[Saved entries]
*** Begin section ***

This is an optimization exercise on Yosys and OpenROAD, whose aim is small area and a short achievable clock period, not a production implementation. At most, simulation tests tie the RTL to the original design; equivalence was not proved. Only the layout flow was run in runs 2 to 9; the RTL was not checked for function there. No activity file was given, so power comes from the tool's default toggle rates.

## flow/design.v

```verilog
module fifo #(
    parameter LENGTH = 32,
    parameter WIDTH  = 16
) (
    input logic reset_i,
    input logic clk_i,
    input logic read_en,
    input logic write_en,
    input logic [WIDTH-1:0] data_i,
    output logic empty_o,
    output logic full_o,
    output logic [WIDTH-1:0] data_o
);
  logic [$clog2(LENGTH):0] write_ptr;
  logic [$clog2(LENGTH):0] read_ptr;
  logic [WIDTH-1:0] mem [LENGTH-1:0];
  assign empty_o = (write_ptr == read_ptr) | reset_i;
  assign full_o = (write_ptr[$clog2(LENGTH)] != read_ptr[$clog2(LENGTH)] && write_ptr[$clog2(LENGTH)-1:0] == read_ptr[$clog2(LENGTH)-1:0]) & ~reset_i;
  always_ff @(posedge clk_i, posedge reset_i) begin
    if (reset_i) begin
      write_ptr <= 0;
      read_ptr  <= 0;
      data_o    <= 0;
    end else begin
      if (read_en & ~empty_o) begin
        data_o          <= mem[read_ptr[$clog2(LENGTH)-1:0]];
        read_ptr        <= read_ptr + 1;
      end
      if (write_en & ~full_o) begin
        mem[write_ptr[$clog2(LENGTH)-1:0]]   <= data_i;
        write_ptr        <= write_ptr + 1;
      end
    end
  end
endmodule
```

*** End section ***

--- Work instruction ---
The expected answer is every line in the data above that carries the string "input".

--- Result for this task ---
    input logic reset_i,
    input logic clk_i,
    input logic read_en,
    input logic write_en,
    input logic [WIDTH-1:0] data_i,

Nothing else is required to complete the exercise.